Enhanced further metabolism of 15-epi-LXA₄ and MaR1 in diseased tendon stromal cells. Cells were incubated with 10 nM of 15-epi-LXA₄, MaR1 or vehicle for 24 h at 37 °C then with IL-1β for 24 h at 37 °C. At the end of the incubations 2 volumes of ice-cold methanol were added and products were identified and quantified using LM profiling (see methods for details). (A) MS-MS spectrum employed for the identification of 15-oxo-LXA₄ (left panel); and 15-oxo-LXA₄ concentration in stromal cell incubations from healthy volunteers (HV) and patients with tendinopathy (TD; right panel) (B) MS-MS Spectrum employed for the identification of 14-oxo-MaR1 (left panel); and 14-oxo-MaR1 concentration in stromal cell incubations from HV and TD (right panel).
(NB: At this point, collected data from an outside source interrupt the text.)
### config.mk
export PLATFORM = sky130hd
export DESIGN_NAME = psdiv_top
export DESIGN_NICKNAME = d
export VERILOG_FILES = /design/src/rtl/psdiv_pkg.sv /design/src/rtl/psdiv_prescaler.sv /design/src/rtl/psdiv_swallow.sv /design/src/rtl/psdiv_main.sv /design/src/rtl/psdiv_top.sv
export SDC_FILE = /design/constraint.sdc
export NUM_CORES = 1
export LEC_CHECK = 0
export CAP_MARGIN = 20
export CORE_MARGIN = 2
export CORE_UTILIZATION = 60
export DETAILED_ROUTE_END_ITERATION = 7
export DONT_BUFFER_PORTS = 1
export PLACE_DENSITY = 0.79
export SLEW_MARGIN = 30
export SYNTH_ARGS = -nofsm -noshare
export SYNTH_HDL_FRONTEND = slang
export SYNTH_HIERARCHICAL = 1
export SYNTH_SLANG_ARGS = --single-unit
### constraint.sdc
create_clock -name clk -period 4.4 [get_ports clk]
set_clock_uncertainty 0.1 [all_clocks]
set_input_delay 0.66 -clock clk [delete_from_list [all_inputs] [get_ports clk]]
set_output_delay 0.66 -clock clk [all_outputs]
set_load 0.05 [all_outputs]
Statistically significant differences were calculated using pairwise Mann-Whitney U tests. Results are presented as means ± SEM. *P ≤ 0.05, n = 7 donors for HV and 6 donors for TD. (C) 15-PGDH mRNA expression in stromal cells derived from healthy hamstring (n = 5) and diseased supraspinatus tendons (n = 5) after stimulation with IL-1β (10ngml^—1) for 24 h. Statistically significant differences were calculated using pairwise Mann-Whitney U tests. Gene expression is normalized to β-actin, bars show median values. (D) Representative immunofluorescence images of tendon stromal cells isolated from healthy hamstring donors (n = 3) and patients (n = 3) with supraspinatus tendinopathy showing staining for 15-PGDH (red) and nuclei (cyan) after stimulation with IL-1β (10ngml^—1) for 24 h. (E) 15-PGDH mRNA expression in healthy subscapularis (n = 4 donors) and diseased supraspinatus (n = 14 donors) shoulder tendon tissues. Gene expression is normalized to β-actin, bars show median values. (F) Representative immunofluorescence images of sections of diseased and healthy shoulder tendons stained for 15-PGDH (red). Cyan represents POPO-1 nuclear counterstain. Scale bars, 20μm.